The task >>
Whenever a line in the entries includes the word "declaration", copy that line out.

-------

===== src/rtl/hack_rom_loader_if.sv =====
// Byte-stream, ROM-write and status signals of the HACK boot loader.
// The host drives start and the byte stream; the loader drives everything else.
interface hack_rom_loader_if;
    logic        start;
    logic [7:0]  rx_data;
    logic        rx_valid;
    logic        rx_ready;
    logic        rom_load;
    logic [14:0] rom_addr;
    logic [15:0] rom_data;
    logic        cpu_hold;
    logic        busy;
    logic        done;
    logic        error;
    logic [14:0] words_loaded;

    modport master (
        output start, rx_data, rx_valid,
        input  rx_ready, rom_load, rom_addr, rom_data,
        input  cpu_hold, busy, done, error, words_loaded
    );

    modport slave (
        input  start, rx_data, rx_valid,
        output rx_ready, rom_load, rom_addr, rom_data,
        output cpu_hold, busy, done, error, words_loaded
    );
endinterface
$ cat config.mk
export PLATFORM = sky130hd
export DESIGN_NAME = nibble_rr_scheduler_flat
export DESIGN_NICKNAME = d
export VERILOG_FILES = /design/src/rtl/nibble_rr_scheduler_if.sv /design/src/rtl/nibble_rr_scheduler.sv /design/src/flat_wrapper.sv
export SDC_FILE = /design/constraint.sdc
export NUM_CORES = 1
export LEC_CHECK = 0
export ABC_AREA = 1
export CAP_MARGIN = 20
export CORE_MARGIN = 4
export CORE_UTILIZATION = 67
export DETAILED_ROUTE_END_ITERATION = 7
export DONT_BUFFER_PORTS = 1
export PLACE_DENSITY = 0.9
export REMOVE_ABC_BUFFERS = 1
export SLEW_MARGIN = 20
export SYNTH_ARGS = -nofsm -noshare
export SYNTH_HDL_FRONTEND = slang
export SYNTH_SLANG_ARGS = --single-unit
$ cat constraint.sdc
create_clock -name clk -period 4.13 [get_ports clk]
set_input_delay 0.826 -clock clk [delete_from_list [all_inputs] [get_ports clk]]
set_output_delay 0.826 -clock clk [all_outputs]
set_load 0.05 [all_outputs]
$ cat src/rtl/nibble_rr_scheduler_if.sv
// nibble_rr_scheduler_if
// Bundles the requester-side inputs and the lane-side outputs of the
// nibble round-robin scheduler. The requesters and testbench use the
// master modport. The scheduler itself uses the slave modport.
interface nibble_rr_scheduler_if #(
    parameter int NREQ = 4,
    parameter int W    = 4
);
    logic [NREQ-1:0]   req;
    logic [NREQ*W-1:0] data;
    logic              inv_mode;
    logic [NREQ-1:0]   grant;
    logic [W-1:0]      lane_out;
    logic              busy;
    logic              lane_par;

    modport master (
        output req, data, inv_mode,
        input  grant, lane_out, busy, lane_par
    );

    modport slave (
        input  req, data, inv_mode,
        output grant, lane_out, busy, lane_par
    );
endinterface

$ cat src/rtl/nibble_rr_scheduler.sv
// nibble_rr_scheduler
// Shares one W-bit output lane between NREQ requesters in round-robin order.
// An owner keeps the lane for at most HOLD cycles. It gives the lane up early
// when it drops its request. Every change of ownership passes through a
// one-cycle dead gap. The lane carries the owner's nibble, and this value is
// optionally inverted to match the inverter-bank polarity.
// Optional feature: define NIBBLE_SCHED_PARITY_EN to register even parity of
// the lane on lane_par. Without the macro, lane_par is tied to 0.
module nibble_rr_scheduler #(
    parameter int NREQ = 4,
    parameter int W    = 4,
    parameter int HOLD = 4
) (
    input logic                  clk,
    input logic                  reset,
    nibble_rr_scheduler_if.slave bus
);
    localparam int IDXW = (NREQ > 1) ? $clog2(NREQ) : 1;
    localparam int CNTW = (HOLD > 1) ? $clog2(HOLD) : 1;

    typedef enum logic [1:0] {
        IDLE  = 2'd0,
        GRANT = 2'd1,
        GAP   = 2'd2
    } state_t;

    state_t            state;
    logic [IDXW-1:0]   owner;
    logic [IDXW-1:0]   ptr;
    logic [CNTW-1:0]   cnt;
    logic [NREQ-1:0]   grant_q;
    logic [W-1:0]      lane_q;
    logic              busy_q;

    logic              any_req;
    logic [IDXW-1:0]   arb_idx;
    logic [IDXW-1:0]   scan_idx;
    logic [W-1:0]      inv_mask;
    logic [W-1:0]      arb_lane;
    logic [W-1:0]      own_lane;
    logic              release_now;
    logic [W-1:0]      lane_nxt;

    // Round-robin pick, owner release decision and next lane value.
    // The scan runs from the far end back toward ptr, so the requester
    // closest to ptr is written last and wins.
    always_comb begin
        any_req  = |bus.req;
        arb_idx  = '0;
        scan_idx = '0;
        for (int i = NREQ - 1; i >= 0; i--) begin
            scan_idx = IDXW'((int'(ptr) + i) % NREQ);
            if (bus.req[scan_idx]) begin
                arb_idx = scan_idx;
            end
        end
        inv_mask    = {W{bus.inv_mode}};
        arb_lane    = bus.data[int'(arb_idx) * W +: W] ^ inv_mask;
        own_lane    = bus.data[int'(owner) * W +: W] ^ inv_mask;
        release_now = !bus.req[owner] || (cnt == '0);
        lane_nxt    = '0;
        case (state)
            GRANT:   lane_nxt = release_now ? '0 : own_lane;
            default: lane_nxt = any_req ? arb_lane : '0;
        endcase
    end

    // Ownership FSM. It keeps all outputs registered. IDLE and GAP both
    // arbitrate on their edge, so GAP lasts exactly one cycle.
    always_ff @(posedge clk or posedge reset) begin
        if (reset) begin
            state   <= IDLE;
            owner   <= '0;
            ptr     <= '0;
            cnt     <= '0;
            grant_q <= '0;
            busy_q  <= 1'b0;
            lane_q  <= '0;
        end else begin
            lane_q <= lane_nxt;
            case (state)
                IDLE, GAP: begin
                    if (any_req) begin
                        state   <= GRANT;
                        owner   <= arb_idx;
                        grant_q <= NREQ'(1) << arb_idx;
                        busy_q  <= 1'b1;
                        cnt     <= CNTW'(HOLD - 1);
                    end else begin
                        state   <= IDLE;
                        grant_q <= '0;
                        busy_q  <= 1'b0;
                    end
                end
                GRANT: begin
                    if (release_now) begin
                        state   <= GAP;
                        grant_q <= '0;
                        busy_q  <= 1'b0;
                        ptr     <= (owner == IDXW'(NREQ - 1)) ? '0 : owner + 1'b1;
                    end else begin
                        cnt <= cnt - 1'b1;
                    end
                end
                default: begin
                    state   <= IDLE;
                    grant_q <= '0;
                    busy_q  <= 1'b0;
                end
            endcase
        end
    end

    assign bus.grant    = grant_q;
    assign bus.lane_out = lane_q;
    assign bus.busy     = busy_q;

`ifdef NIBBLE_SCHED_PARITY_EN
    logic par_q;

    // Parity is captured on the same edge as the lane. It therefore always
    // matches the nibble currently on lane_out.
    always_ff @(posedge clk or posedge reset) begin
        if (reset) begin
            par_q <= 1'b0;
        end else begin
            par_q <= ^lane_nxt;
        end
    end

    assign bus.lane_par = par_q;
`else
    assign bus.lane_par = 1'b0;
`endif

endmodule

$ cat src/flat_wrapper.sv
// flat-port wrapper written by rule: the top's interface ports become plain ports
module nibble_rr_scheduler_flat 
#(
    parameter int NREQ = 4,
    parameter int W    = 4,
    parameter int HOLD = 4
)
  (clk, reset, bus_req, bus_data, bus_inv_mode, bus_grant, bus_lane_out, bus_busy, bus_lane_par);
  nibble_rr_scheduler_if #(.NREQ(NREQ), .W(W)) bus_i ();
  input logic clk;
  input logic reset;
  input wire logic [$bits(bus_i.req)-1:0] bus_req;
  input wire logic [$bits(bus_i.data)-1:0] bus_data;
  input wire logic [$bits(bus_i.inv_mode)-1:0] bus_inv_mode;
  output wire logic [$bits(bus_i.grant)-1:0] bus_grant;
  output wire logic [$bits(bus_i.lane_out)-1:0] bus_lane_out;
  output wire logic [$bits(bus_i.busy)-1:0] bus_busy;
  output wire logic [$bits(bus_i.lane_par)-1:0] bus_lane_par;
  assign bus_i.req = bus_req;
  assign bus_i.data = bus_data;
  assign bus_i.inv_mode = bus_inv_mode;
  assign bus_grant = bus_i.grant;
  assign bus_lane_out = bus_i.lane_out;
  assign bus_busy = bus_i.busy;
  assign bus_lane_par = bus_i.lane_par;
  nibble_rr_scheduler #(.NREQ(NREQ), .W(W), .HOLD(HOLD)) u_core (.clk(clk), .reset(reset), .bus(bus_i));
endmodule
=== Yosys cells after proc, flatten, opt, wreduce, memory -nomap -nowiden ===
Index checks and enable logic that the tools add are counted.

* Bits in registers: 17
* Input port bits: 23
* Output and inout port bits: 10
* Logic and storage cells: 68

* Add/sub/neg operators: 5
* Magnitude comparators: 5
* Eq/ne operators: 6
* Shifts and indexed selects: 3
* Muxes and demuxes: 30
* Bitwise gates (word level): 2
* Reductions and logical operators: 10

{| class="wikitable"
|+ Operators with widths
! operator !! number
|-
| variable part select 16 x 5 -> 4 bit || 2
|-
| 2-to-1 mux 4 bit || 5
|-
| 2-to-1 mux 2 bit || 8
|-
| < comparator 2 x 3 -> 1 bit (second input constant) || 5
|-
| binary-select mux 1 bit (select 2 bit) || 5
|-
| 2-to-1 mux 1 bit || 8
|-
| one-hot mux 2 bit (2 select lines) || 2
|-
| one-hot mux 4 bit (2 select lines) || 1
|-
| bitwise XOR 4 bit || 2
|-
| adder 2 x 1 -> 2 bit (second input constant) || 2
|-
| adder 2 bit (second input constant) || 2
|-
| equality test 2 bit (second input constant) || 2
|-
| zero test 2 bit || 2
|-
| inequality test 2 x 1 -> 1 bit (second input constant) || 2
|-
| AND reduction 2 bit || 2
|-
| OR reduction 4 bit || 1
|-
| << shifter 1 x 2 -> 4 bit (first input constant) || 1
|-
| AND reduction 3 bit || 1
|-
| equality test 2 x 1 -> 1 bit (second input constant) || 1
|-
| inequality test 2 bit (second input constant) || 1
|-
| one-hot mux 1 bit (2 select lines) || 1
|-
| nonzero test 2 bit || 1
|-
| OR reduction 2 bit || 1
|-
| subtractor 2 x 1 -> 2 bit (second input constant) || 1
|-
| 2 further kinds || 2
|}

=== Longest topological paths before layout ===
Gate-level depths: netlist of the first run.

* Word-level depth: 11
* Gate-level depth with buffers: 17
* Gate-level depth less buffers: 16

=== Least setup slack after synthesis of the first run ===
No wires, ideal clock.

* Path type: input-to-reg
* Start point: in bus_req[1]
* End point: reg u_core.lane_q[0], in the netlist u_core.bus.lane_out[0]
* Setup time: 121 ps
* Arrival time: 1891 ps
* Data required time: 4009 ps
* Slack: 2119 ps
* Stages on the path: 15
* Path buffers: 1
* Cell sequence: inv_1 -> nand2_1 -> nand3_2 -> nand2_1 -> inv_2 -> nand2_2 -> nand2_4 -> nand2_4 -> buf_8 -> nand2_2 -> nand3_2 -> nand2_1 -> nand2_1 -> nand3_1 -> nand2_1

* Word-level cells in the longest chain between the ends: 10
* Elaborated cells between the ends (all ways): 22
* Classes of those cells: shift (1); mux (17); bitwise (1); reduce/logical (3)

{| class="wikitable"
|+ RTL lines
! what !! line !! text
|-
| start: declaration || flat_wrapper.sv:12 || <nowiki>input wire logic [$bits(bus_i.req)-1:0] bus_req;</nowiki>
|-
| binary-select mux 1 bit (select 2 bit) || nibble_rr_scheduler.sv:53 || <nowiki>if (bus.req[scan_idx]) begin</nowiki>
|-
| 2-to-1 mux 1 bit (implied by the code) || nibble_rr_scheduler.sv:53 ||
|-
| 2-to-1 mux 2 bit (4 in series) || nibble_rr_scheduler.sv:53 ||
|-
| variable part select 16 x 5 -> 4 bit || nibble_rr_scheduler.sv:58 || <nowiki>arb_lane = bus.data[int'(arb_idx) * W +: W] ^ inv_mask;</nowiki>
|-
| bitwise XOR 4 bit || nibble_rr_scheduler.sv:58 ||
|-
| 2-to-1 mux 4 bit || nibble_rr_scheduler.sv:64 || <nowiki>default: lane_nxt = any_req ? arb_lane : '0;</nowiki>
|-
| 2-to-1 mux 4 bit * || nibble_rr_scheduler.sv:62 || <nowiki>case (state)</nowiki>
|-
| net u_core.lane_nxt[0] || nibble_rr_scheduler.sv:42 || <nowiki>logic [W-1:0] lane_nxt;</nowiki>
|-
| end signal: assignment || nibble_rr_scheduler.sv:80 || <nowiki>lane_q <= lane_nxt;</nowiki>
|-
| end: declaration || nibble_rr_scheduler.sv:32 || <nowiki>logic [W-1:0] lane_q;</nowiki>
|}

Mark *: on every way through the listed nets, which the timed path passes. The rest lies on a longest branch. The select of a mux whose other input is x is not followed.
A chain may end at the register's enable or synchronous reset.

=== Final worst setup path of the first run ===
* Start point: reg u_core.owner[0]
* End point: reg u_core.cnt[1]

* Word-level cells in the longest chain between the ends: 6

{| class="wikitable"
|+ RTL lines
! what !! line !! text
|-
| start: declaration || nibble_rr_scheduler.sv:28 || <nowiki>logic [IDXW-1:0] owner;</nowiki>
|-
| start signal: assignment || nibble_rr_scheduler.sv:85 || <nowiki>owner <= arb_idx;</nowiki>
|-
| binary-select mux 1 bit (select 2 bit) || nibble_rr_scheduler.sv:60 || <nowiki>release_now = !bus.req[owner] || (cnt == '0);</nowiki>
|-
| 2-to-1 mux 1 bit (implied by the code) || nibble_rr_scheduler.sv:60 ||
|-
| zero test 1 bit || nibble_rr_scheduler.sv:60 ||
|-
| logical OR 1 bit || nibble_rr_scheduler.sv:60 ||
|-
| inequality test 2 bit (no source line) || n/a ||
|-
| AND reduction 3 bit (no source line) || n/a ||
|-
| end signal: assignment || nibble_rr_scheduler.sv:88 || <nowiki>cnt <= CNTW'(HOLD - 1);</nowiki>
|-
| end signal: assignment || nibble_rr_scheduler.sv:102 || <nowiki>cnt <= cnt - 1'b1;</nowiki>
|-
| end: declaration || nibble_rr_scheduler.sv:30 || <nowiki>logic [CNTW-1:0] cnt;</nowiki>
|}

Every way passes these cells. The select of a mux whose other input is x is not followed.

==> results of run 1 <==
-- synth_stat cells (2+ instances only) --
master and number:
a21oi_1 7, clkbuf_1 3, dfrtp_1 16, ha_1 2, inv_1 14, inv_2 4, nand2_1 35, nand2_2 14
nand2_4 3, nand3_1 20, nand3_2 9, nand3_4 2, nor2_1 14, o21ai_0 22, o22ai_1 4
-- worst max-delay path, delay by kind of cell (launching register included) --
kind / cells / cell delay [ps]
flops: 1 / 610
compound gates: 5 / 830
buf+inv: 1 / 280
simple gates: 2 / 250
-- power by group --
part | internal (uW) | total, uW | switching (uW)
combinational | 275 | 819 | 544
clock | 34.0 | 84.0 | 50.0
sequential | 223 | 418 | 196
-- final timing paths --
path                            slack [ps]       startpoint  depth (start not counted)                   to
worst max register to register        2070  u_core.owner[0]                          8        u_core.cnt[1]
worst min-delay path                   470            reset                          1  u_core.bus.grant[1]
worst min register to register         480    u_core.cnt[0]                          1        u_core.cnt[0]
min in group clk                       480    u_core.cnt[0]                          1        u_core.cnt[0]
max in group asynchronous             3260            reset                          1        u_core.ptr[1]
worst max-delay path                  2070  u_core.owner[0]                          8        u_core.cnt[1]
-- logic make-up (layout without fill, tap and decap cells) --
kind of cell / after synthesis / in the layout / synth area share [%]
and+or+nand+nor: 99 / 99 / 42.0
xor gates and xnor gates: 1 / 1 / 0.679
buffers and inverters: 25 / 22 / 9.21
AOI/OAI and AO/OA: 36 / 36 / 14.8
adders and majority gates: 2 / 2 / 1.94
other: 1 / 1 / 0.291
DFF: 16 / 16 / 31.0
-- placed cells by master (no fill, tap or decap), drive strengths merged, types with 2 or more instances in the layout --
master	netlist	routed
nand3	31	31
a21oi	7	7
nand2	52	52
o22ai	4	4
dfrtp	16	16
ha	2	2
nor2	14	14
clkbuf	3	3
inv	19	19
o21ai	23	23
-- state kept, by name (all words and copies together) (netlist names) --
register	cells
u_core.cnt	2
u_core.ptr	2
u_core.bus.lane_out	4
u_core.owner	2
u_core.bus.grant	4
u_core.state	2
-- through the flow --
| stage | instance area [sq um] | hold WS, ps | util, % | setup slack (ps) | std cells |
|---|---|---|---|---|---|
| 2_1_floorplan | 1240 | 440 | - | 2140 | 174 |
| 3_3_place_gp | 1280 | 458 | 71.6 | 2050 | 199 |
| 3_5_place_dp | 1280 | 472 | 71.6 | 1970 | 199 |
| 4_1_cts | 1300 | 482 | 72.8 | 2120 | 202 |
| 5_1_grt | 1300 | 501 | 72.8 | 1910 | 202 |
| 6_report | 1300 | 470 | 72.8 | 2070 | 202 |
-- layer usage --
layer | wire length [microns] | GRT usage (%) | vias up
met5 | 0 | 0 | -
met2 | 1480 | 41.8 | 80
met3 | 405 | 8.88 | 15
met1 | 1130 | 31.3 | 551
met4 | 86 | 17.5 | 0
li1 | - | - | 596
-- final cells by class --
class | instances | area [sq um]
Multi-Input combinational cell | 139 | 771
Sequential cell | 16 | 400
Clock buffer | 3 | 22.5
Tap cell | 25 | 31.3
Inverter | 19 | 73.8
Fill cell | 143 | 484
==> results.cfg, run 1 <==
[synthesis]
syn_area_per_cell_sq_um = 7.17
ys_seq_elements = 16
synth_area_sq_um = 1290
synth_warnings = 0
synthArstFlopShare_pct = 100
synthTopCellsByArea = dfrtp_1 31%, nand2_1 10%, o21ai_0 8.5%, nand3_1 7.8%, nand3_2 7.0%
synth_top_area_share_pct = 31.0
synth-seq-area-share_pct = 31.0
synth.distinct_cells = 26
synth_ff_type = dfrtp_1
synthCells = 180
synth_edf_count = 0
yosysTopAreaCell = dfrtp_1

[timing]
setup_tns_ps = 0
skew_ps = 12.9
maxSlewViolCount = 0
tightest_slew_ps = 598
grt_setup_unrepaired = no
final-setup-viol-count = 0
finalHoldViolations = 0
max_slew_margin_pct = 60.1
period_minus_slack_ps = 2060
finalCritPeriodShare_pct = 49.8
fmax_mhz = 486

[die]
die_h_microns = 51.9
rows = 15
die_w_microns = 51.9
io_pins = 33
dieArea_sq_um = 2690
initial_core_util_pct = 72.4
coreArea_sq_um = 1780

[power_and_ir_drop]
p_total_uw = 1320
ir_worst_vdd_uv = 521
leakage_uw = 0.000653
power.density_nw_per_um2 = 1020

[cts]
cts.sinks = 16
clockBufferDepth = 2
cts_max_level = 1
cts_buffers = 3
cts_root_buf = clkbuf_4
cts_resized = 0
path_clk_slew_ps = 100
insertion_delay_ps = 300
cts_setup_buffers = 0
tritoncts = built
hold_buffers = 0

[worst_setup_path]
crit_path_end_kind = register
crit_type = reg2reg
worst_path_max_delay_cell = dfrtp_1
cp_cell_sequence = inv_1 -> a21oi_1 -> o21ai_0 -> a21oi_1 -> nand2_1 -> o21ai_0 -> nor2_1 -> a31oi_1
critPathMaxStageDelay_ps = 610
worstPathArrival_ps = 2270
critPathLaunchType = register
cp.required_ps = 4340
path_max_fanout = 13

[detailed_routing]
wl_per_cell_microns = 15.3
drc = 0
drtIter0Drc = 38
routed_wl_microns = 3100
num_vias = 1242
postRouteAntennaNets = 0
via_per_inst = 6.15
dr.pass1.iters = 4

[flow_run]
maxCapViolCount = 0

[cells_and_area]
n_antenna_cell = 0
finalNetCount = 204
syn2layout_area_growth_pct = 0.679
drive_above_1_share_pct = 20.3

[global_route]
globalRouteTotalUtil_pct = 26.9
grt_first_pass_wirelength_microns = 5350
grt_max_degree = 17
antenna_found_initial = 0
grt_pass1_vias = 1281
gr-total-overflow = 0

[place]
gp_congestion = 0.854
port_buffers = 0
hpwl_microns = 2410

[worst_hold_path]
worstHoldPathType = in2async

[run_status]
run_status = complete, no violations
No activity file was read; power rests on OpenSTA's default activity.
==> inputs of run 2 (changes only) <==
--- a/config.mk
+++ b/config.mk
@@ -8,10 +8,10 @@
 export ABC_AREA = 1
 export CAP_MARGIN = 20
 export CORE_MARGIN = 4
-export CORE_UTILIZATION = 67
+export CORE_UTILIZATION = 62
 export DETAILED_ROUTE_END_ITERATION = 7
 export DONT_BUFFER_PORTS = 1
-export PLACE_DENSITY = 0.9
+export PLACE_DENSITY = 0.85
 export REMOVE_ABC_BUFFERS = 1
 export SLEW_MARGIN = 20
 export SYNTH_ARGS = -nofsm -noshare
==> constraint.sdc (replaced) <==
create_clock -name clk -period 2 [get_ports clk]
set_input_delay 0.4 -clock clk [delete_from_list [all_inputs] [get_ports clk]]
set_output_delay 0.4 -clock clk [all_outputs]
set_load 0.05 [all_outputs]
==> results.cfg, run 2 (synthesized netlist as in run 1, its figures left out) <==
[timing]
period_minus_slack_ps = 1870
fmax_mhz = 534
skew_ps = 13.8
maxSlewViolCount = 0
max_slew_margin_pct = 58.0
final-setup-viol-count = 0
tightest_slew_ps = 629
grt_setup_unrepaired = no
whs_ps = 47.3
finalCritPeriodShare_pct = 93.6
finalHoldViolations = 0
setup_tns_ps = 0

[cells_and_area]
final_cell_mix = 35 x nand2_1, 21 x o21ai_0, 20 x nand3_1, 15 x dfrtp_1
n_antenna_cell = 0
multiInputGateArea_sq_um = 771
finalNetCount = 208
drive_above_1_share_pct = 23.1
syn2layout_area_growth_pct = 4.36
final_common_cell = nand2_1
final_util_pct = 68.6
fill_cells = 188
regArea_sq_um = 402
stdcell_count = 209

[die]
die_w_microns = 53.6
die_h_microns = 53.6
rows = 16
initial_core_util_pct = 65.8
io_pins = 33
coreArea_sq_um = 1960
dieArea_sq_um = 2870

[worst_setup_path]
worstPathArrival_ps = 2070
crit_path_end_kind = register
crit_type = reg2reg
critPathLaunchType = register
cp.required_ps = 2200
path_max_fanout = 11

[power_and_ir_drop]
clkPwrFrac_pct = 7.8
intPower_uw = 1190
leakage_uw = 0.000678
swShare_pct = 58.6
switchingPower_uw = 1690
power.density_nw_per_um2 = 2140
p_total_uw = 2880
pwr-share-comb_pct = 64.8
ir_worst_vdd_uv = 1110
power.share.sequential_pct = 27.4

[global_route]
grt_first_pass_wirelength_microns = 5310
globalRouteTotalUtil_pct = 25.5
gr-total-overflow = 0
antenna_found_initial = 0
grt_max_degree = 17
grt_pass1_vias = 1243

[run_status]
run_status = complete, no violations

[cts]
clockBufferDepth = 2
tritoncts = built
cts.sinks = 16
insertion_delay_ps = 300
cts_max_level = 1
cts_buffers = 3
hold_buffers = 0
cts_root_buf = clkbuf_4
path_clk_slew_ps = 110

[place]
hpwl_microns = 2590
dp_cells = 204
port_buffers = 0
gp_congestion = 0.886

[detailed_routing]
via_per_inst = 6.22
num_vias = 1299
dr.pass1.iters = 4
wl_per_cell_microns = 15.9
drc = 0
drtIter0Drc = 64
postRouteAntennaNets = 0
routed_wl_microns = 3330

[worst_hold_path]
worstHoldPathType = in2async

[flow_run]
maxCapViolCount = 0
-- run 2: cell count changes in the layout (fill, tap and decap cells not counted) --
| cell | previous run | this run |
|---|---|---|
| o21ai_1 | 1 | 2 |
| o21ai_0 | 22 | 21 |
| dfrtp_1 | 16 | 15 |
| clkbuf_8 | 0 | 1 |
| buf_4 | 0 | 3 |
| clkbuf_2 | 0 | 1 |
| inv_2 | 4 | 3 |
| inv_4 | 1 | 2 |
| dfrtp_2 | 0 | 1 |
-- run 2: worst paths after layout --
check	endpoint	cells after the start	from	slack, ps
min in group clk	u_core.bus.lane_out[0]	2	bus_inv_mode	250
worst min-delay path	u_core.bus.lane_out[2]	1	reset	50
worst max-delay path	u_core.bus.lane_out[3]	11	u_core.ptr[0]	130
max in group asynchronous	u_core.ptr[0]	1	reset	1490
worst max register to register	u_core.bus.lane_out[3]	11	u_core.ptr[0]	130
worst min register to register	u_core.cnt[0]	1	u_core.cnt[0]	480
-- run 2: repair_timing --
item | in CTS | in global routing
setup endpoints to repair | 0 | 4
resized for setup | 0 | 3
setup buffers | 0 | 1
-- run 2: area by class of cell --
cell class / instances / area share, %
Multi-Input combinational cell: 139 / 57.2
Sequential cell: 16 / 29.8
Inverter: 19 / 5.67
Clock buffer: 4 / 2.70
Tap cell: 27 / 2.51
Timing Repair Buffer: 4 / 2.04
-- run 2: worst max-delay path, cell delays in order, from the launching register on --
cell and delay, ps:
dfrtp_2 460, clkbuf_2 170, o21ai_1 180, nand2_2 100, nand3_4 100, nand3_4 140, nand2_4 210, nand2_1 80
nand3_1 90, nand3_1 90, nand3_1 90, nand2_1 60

-------

Answer for this exercise >>
| start: declaration || flat_wrapper.sv:12 || <nowiki>input wire logic [$bits(bus_i.req)-1:0] bus_req;</nowiki>
| end: declaration || nibble_rr_scheduler.sv:32 || <nowiki>logic [W-1:0] lane_q;</nowiki>
| start: declaration || nibble_rr_scheduler.sv:28 || <nowiki>logic [IDXW-1:0] owner;</nowiki>
| end: declaration || nibble_rr_scheduler.sv:30 || <nowiki>logic [CNTW-1:0] cnt;</nowiki>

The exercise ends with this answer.